授業の後、アミティはミランディア教官に呼び出された。
「アミティさん、今日の訓練の報告はガルドリック教官から聞きました」
教官室で、ミランディアは困ったような、しかし冷静な目でアミティを見つめた。
「入学テストの結果は、あなたの潜在能力の高さを示唆するものでした。しかし、それはあくまでポテンシャルです。今のあなたは、その力を全く制御できていない。基礎が、あまりにも欠けています」
厳しい指摘だった。分かっていたことだが、改めて突きつけられると胸が痛む。
「いまの状態でアカデミーの授業についていくのは、正直、かなり困難でしょう。他の生徒たちは、あなたよりもずっと前から訓練を積んでいます」
ミランディアは続けた。
「ですが、私たちはあなたの可能性を信じて、ここに招き入れたのです。あの市場での騒動を収めたあなたの発想力、そしてテストで見せた爆発的な魔力。それは磨けば、他の誰にもない武器になるはずです」
ミランディアは一冊の古い本をアミティに差し出した。
「これは、魔力制御の基礎理論と、自己鍛錬のための手引書です。授業とは別に、あなた自身で基礎を徹底的に叩き込む必要があります。…時間はかかるでしょう。ですが、諦めないでください」
教官室を出たアミティは、重い足取りで割り当てられた寮の部屋に向かった。二人部屋のようで、すでに荷物を解いている先客がいた。金髪をポニーテールにした、快活そうな少女だった。
「あ、あなたが同室のアミティ?よろしくね! 私はリリア・クレスト。騎士爵家の出身だけど、まあ、あんまり気にしないで!」
リリアと名乗った少女は、屈託なく笑いかけてきた。少しだけ救われた気持ちになる。しかし、リリアの言葉の端々からは、育ちの良さが滲み出ていた。そして、彼女もまた、アミティの噂を聞いているようだった。
「それにしても、あのビッグピヨ? すごかったんでしょ? どうやってやったの?」
悪気はないのだろうが、その質問はアミティの傷をえぐった。
その夜、アミティはベッドの中で、ミランディアから渡された本を開いた。難しい数式や理論が並んでいる。これを独力で理解し、実践しなければならない。周りは自分よりずっと先に進んでいる。不器用で、魔力も制御できない自分が、本当にここでやっていけるのだろうか。
(…でも)
親父さんの顔が浮かぶ。「やらかした分だけ、何か掴んでこい」。ビッグピヨを止めた時の、あの必死な覚悟。テストで、不可能だと思った数値を叩き出した時の、一瞬の高揚感。

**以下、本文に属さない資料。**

`config.mk`:
```
export PLATFORM = sky130hd
export DESIGN_NAME = sprite_capture_packer
export DESIGN_NICKNAME = d
export VERILOG_FILES = /design/src/rtl/sprite_capture_packer.sv
export SDC_FILE = /design/constraint.sdc
export NUM_CORES = 1
export LEC_CHECK = 0
export CORE_UTILIZATION = 25
export DETAILED_ROUTE_END_ITERATION = 8
export HOLD_SLACK_MARGIN = 0.15
export PLACE_DENSITY_LB_ADDON = 0.05
export SLEW_MARGIN = 0
export SYNTH_ARGS = -nofsm -noshare
export SYNTH_HDL_FRONTEND = slang
export SYNTH_SLANG_ARGS = --single-unit
```
`constraint.sdc`:
```
create_clock -name clk -period 3.68 [get_ports clk]
set_input_delay 0.92 -clock clk [delete_from_list [all_inputs] [get_ports clk]]
set_output_delay 0.92 -clock clk [all_outputs]
set_load 0.05 [all_outputs]
```
<file path="src/rtl/universal_shift_reg_if.sv">
// Bundles the control, data and status signals of universal_shift_reg.
//   master: the side that drives controls/data and observes status (bench, parent)
//   slave : the shift register itself
// Signals: enable, mode[2:0], serial_in_l, serial_in_r, load, par_in[WIDTH],
//          start, count[CNT_W] (to slave); par_out[WIDTH], serial_out_msb,
//          serial_out_lsb, busy, done (from slave).
interface universal_shift_reg_if #(
    parameter int WIDTH = 32,
    parameter int CNT_W = $clog2(WIDTH) + 1
);
    logic             enable;
    logic [2:0]       mode;
    logic             serial_in_l;
    logic             serial_in_r;
    logic             load;
    logic [WIDTH-1:0] par_in;
    logic             start;
    logic [CNT_W-1:0] count;
    logic [WIDTH-1:0] par_out;
    logic             serial_out_msb;
    logic             serial_out_lsb;
    logic             busy;
    logic             done;

    modport master (
        output enable, mode, serial_in_l, serial_in_r, load, par_in, start, count,
        input  par_out, serial_out_msb, serial_out_lsb, busy, done
    );

    modport slave (
        input  enable, mode, serial_in_l, serial_in_r, load, par_in, start, count,
        output par_out, serial_out_msb, serial_out_lsb, busy, done
    );
endinterface

</file>
<file path="src/rtl/universal_shift_reg.sv">
// Universal shift register with manual single shifts and counted burst shifts.
// Ports:
//   clock - rising-edge clock for all state
//   reset - synchronous, active-high; clears register, FSM and burst count
//   bus   - universal_shift_reg_if.slave: enable, mode, serial_in_l/r, load,
//           par_in, start, count in; par_out, serial_out_msb/lsb, busy, done out
// Modes: 000 hold, 001 SHL, 010 SHR, 011 ROL, 100 ROR, 101 ASR, 110/111 hold.
module universal_shift_reg #(
    parameter int WIDTH = 32,
    parameter int CNT_W = $clog2(WIDTH) + 1
) (
    input  logic                   clock,
    input  logic                   reset,
    universal_shift_reg_if.slave   bus
);

    typedef enum logic [1:0] {
        IDLE = 2'd0,
        RUN  = 2'd1,
        DONE = 2'd2
    } state_t;

    typedef enum logic [2:0] {
        MODE_HOLD = 3'b000,
        MODE_SHL  = 3'b001,
        MODE_SHR  = 3'b010,
        MODE_ROL  = 3'b011,
        MODE_ROR  = 3'b100,
        MODE_ASR  = 3'b101
    } mode_t;

    state_t           state_q, state_d;
    logic [WIDTH-1:0] reg_q, reg_d;
    logic [2:0]       run_mode_q, run_mode_d;
    logic [CNT_W-1:0] remaining_q, remaining_d;
    logic [CNT_W-1:0] count_sat;

    function automatic logic [WIDTH-1:0] shift_op(
        input logic [2:0]       m,
        input logic [WIDTH-1:0] r,
        input logic             sl,
        input logic             sr
    );
        logic [WIDTH-1:0] res;
        res = r;
        case (m)
            MODE_SHL: res = {r[WIDTH-2:0], sl};
            MODE_SHR: res = {sr, r[WIDTH-1:1]};
            MODE_ROL: res = {r[WIDTH-2:0], r[WIDTH-1]};
            MODE_ROR: res = {r[0], r[WIDTH-1:1]};
            MODE_ASR: res = {r[WIDTH-1], r[WIDTH-1:1]};
            default:  res = r;  // hold, including the unused 110/111 codes
        endcase
        return res;
    endfunction

    // Requests longer than the register are clamped when latched.
    assign count_sat = (bus.count > CNT_W'(WIDTH)) ? CNT_W'(WIDTH) : bus.count;

    always_ff @(posedge clock) begin
        if (reset) begin
            state_q     <= IDLE;
            reg_q       <= '0;
            run_mode_q  <= '0;
            remaining_q <= '0;
        end else begin
            state_q     <= state_d;
            reg_q       <= reg_d;
            run_mode_q  <= run_mode_d;
            remaining_q <= remaining_d;
        end
    end

    always_comb begin
        state_d     = state_q;
        reg_d       = reg_q;
        run_mode_d  = run_mode_q;
        remaining_d = remaining_q;
        case (state_q)
            IDLE: begin
                if (bus.load) begin
                    reg_d = bus.par_in;
                end else if (bus.start) begin
                    // Latch-only edge: the burst's first shift happens in RUN.
                    run_mode_d  = bus.mode;
                    remaining_d = count_sat;
                    state_d     = (count_sat == '0) ? DONE : RUN;
                end else if (bus.enable) begin
                    reg_d = shift_op(bus.mode, reg_q, bus.serial_in_l, bus.serial_in_r);
                end
            end
            RUN: begin
                if (bus.load) begin
                    reg_d       = bus.par_in;
                    remaining_d = '0;
                    state_d     = IDLE;
                end else if (bus.enable) begin
                    reg_d       = shift_op(run_mode_q, reg_q, bus.serial_in_l, bus.serial_in_r);
                    remaining_d = remaining_q - CNT_W'(1);
                    if (remaining_q == CNT_W'(1)) begin
                        state_d = DONE;
                    end
                end
            end
            DONE: begin
                state_d = IDLE;
            end
            default: begin
                state_d = IDLE;
            end
        endcase
    end

    assign bus.par_out        = reg_q;
    assign bus.serial_out_msb = reg_q[WIDTH-1];
    assign bus.serial_out_lsb = reg_q[0];
    assign bus.busy           = (state_q == RUN);
    assign bus.done           = (state_q == DONE);

endmodule

</file>
<file path="src/flat_wrapper.sv">
// flat-port wrapper written by rule: the top's interface ports become plain ports
module universal_shift_reg_flat 
#(
    parameter int WIDTH = 32,
    parameter int CNT_W = $clog2(WIDTH) + 1
)
  (clock, reset, bus_enable, bus_mode, bus_serial_in_l, bus_serial_in_r, bus_load, bus_par_in, bus_start, bus_count, bus_par_out, bus_serial_out_msb, bus_serial_out_lsb, bus_busy, bus_done);
  universal_shift_reg_if #(.WIDTH(WIDTH), .CNT_W(CNT_W)) bus_i ();
  input  logic clock;
  input  logic reset;
  input wire logic [$bits(bus_i.enable)-1:0] bus_enable;
  input wire logic [$bits(bus_i.mode)-1:0] bus_mode;
  input wire logic [$bits(bus_i.serial_in_l)-1:0] bus_serial_in_l;
  input wire logic [$bits(bus_i.serial_in_r)-1:0] bus_serial_in_r;
  input wire logic [$bits(bus_i.load)-1:0] bus_load;
  input wire logic [$bits(bus_i.par_in)-1:0] bus_par_in;
  input wire logic [$bits(bus_i.start)-1:0] bus_start;
  input wire logic [$bits(bus_i.count)-1:0] bus_count;
  output wire logic [$bits(bus_i.par_out)-1:0] bus_par_out;
  output wire logic [$bits(bus_i.serial_out_msb)-1:0] bus_serial_out_msb;
  output wire logic [$bits(bus_i.serial_out_lsb)-1:0] bus_serial_out_lsb;
  output wire logic [$bits(bus_i.busy)-1:0] bus_busy;
  output wire logic [$bits(bus_i.done)-1:0] bus_done;
  assign bus_i.enable = bus_enable;
  assign bus_i.mode = bus_mode;
  assign bus_i.serial_in_l = bus_serial_in_l;
  assign bus_i.serial_in_r = bus_serial_in_r;
  assign bus_i.load = bus_load;
  assign bus_i.par_in = bus_par_in;
  assign bus_i.start = bus_start;
  assign bus_i.count = bus_count;
  assign bus_par_out = bus_i.par_out;
  assign bus_serial_out_msb = bus_i.serial_out_msb;
  assign bus_serial_out_lsb = bus_i.serial_out_lsb;
  assign bus_busy = bus_i.busy;
  assign bus_done = bus_i.done;
  universal_shift_reg #(.WIDTH(WIDTH), .CNT_W(CNT_W)) u_core (.clock(clock), .reset(reset), .bus(bus_i));
endmodule
</file>
<file path="config.mk">
export PLATFORM = sky130hd
export DESIGN_NAME = universal_shift_reg_flat
export DESIGN_NICKNAME = d
export VERILOG_FILES = /design/src/rtl/universal_shift_reg_if.sv /design/src/rtl/universal_shift_reg.sv /design/src/flat_wrapper.sv
export SDC_FILE = /design/constraint.sdc
export NUM_CORES = 1
export LEC_CHECK = 0
export ABC_AREA = 1
export ABC_CLOCK_PERIOD_IN_PS = 4300
export BUFFER_PORTS_ARGS = -buffer_cell sky130_fd_sc_hd__buf_2
export CAP_MARGIN = 30
export CORE_MARGIN = 1
export CORE_UTILIZATION = 58
export CTS_CLUSTER_DIAMETER = 60
export DETAILED_ROUTE_END_ITERATION = 6
export PLACE_DENSITY = 0.86
export SYNTH_ARGS = -nofsm -noshare
export SYNTH_HDL_FRONTEND = slang
export SYNTH_SLANG_ARGS = --single-unit
</file>
<file path="constraint.sdc">
create_clock -name clock -period 4.3 [get_ports clock]
set_input_delay 0.86 -clock clock [delete_from_list [all_inputs] [get_ports clock]]
set_output_delay 0.86 -clock clock [all_outputs]
set_load 0.02 [all_outputs]
</file>
==> summary.md <==
| Metric | Value |
|---|---|
| Status | `completed` |
| Crit Path Max Fanout | `22` |
| Worst path bufs/invs | `3` |
| Hold EP | `u_core.bus.par_out[18]` |
| CP Capture Type | `primary output` |
| Vias in the first global route | `3541` |
| Yosys cell types | `29` |
| First-pass GRT wire length | `roughly 16000 µm` |
| Clk Latency, worst-skew pair | `0.30 ns` |
| Tmin final | `between 2 and 3 ns` |
| Final Hold Viols | `0` |
| VDD IR max | `~0.20 mV` |
| Unrepaired setup endpoints after global routing | `no` |
| F_max | `about 370 MHz` |
| Period utilization | `0.628` |
| Final TNS setup | `0 ns` |
| CP cell instances | `inv_1 > nor2_2 > buf_4 > buf_2` |
| Worst-margin pin slew | `~0.78 ns` |
| Final GP Congestion | `1.01` |
| Cell Rows | `27` |
| Post-synth top area cell | `dfxtp_1` |
| Die Span X | `78.4 µm` |
| Syn avg cell area | `5.94 µm²` |
| Fillers | `~540` |
| Mapped cell area | `between 3000 and 4000 µm²` |
| Area Growth Syn to Fin | `13.1%` |
| Vias | `~4.0k` |
| Reg2Reg Setup Slack | `2.02 ns` |
| Min-delay worst type | `register to register` |
| N_diodes | `0` |
| IO Pins | `84` |
| Die area | `between 6000 and 7000 µm²` |
| First-pass DRT Iterations | `5` |
| Setup-failing EPs final | `0` |
| Detailed Route Iter0 Violations | `between 300 and 400` |
| DRC | `0` |
| Most common library cells after synthesis | `182 x nand2_1, 65 x a21oi_1, 60 x nand3_1` |
| Max Cap Viol | `0` |
| Total clock buffers created by CTS | `5` |
| Count leader, synth | `nand2_1` |
| Antenna viol nets, final | `0` |
| Delay-heaviest family, CP | `buffers and inverters` |
| Total clock sinks | `between 40 and 50` |
| Port bufs | `83` |
| Fin. max-slew vios | `0` |
| Cells after DPL | `694` |
| CTS root buffer | `clkbuf_8` |
| Pwr per Cell Area | `around 340 nW/µm²` |
| FF-to-FF Start | `u_core.run_mode_q[1]` |
| CORE AREA | `about 5600 µm²` |
| Final nets | `679` |
| EDFF count, synth | `0` |
| Max incr delay on CP | `0.47 ns` |
| # H-tree levels | `2` |
| Initial antenna violation count | `0` |
| Hold path depth | `2` |
| TritonCTS clock tree | `built` |
| HP Start | `u_core.bus.par_out[18]` |
| Initial core utilization | `0.608` |
| Routed WL per cell | `~13 µm` |
| Synth area leaders | `dfxtp_1 25%, nand2_1 20%, a21oi_1 9.6%, nand3_1 8.9%, inv_1 5.9%` |
| Leakage power | `approximately 1.8 nW` |
| Hold buffers post-CTS | `0` |
| Post-Layout Cell Count | `approximately 700` |
| Total GRT Usage | `0.311` |
| Post-detail-place hpwl | `roughly 6400 µm` |
| Resized cells post-CTS | `0` |
| Rel. slew slack | `0.477` |
| R2R Path End | `u_core.bus.par_out[17]` |
| Bufs on Longest Clock Path | `2` |
| CTS clock-pin slew for the worst setup and hold paths | `about 0.080 ns` |
| GRT overflow | `0` |
| Layout cells sized above 1 | `0.200` |
| # Post-CTS Setup Buffers | `0` |
| WP data required | `between 3 and 4 ns` |
| Synthesis warning total | `0` |
| DRT Wirelength | `around 9400 µm` |
| Post-Synthesis Cells | `between 500 and 600` |
| Slowest cell on crit path | `nor2_2` |
| Seq cells post-synth | `43` |
| Clock skew | `between 0.007 and 0.008 ns` |
| Largest net degree at the start of global routing | `between 60 and 70` |
| Synth Flop Type | `dfxtp_1` |
| Vias/cell | `roughly 5.7` |
| Setup CP Type | `register to primary output` |
| Synth Net Count | `about 620` |
| Die height | `between 70 and 80 µm` |
| Async SR Flop Fraction | `0` |
| Cells on worst reg2reg path | `8` |
| Register area share after synthesis | `0.254` |
| Post-synth top area share | `0.254` |
| CP Data Arrival Time | `~1.8 ns` |
| Worst setup SP type | `register` |
-- routing by layer --
layer	share of wire	vias up	wire length [µm]	global-route usage
met5	0	-	0	0
met4	0.019	0	175	0.128
met3	0.088	18	828	0.0523
met2	0.47	230	4430	0.504
met1	0.42	1748	3980	0.409
li1	-	2001	-	-
-- cells by family after synthesis --
kind of cell               Yosys count  synth area share
DFF                                 43             0.254
and+or+nand+nor                    284             0.356
AOI/OAI and AO/OA                  144             0.254
adders and majority gates            2           0.00738
xor gates and xnor gates             1           0.00258
buffers and inverters               97             0.126
-- cell usage in the layout, fill, tap and decap left out, drive strengths merged --
cell type / count
inv: 58
or2: 2
nand3: 61
a211oi: 2
o21ai: 43
a31oi: 3
xor2: 1
nor3: 2
nor2: 26
a21boi: 1
clkbuf: 6
dfxtp: 43
clkinvlp: 1
buf: 90
nand2: 187
a21oi: 65
clkinv: 1
nand4: 6
a32oi: 2
o211ai: 28
ha: 2
-- registers in the layout (all words and copies together) (netlist names) --
| signal | flops |
|---|---|
| u_core.bus.par_out | 32 |
| u_core.remaining_q | 6 |
| u_core.run_mode_q | 3 |
| u_core.state_q | 2 |
-- area by class of cell --
type,count,area [µm²],share of cell area
flip-flops and latches,43,861,0.224
multi-input cells,431,2100,0.548
well taps,72,90.1,0.0235
inverters,58,218,0.0568
repair buffers,90,480,0.125
clock inverters,2,12.5,0.00326
clock buffers,6,72.6,0.0189
-- worst max-delay path by stage --
| stage | startpoint | end | slack (ns) | cells past startpoint |
|---|---|---|---|---|
| global route | u_core.state_q[0] | bus_busy | 1.52 | 4 |
| CTS | u_core.state_q[0] | bus_busy | 1.65 | 4 |
| floorplan | bus_load | u_core.bus.par_out[1] | 2.35 | 10 |
| finish | u_core.state_q[0] | bus_busy | 1.60 | 4 |
| detailed placement | bus_load | u_core.remaining_q[3] | 1.60 | 8 |
| global placement | bus_load | u_core.remaining_q[3] | 1.64 | 8 |
-- per-stage QoR --
| step | util | instance area, µm² | power [mW] | setup slack, ns | hold slack [ns] |
|---|---|---|---|---|---|
| 6_report | 0.688 | 3830 | 1.31 | 1.60 | 0.541 |
| 5_1_grt | 0.688 | 3830 | 1.41 | 1.52 | 0.561 |
| 4_1_cts | 0.688 | 3830 | 1.31 | 1.65 | 0.540 |
| 3_5_place_dp | 0.673 | 3750 | 1.05 | 1.60 | 0.526 |
| 3_3_place_gp | 0.669 | 3730 | 1.03 | 1.64 | 0.522 |
| 2_1_floorplan | - | 3390 | 0.917 | 2.35 | 0.491 |
-- power by group --
part / switching, mW / internal [mW] / total, mW
Sequential: 0.0558 / 0.448 / 0.503
Clock: 0.148 / 0.114 / 0.262
Combinational: 0.354 / 0.195 / 0.549
-- worst min-delay path: cells and delay by family, from the launching register on --
kind | cells | cell delay (ns)
DFF | 1 | 0.36
and+or+nand+nor | 1 | 0.08
AOI/OAI and AO/OA | 1 | 0.06
No activity file was read; power rests on OpenSTA's default activity.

(逃げちゃダメだ。ここで諦めたら、前の自分と何も変わらない)
アミティはギュッと唇を噛んだ。不器用でも、落ちこぼれでも、やるしかない。まずは、この自分でも持て余している、厄介で、もしかしたら特別なこの魔力を、理解することからだ。基礎の基礎から、一つずつ。時間はかかるかもしれない。何度も失敗するだろう。それでも、自分の手で、自分の力を掴んでみせる。
アミティは本に向き直り、最初のページに書かれた「魔力循環の基礎」という文字を、指でなぞった。すべてはまだ始まったばかりだ。